Recently, Youtube censored a panel held by Florida’s governor, Ron Desantis. The panel was designed to discuss recent research findings related to Covid-19. This panel consisted of professors of medicine from Harvard, Oxford, and Stanford, all citing specific peer-reviewed research from which they formed their opinions.
The panel spoke against forcing children and vaccinated people to wear masks, and said there was no proof that lockdowns reduced the spread or death rates of Covid-19. These are facts and not opinions. They cited specific, peer-reviewed scholarly research on which they based their opinions.

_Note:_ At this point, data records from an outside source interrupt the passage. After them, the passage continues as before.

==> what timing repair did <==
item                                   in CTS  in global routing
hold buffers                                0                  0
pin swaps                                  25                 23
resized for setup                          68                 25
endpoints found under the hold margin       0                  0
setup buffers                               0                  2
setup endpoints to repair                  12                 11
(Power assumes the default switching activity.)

But YouTube decided that these experts were spreading misinformation, and took down the video, “because it included content that contradicts the consensus of local and global health authorities regarding the efficacy of masks to prevent the spread of COVID-19.”
It’s been going on a long, long time.
In this policy, there is a preface that reads: “YouTube doesn’t allow content that spreads medical misinformation that contradicts local health authorities’ or the World Health Organization’s (WHO) medical information about COVID-19.”
There are many bullet points that set forth direct violations of Youtube’s Covid policy, including: “Content that recommends use of Ivermectin or Hydroxychloroquine for the prevention of COVID-19; Claims that wearing a mask is dangerous or causes negative physical health effects; Claims that an approved COVID-19 vaccine will contain substances that are not on the vaccine ingredient list, such as biological matter from fetuses (e.g. fetal tissue, fetal cell lines) or animal products” and many others.
How has Youtube’s policy changed as new information on vaccines comes to light? Steven Crowder and other conservatives face this problem continually. The fact that YouTube and other tech giants get away with censoring content, and especially conservative content is a crime and at should have been addressed years ago.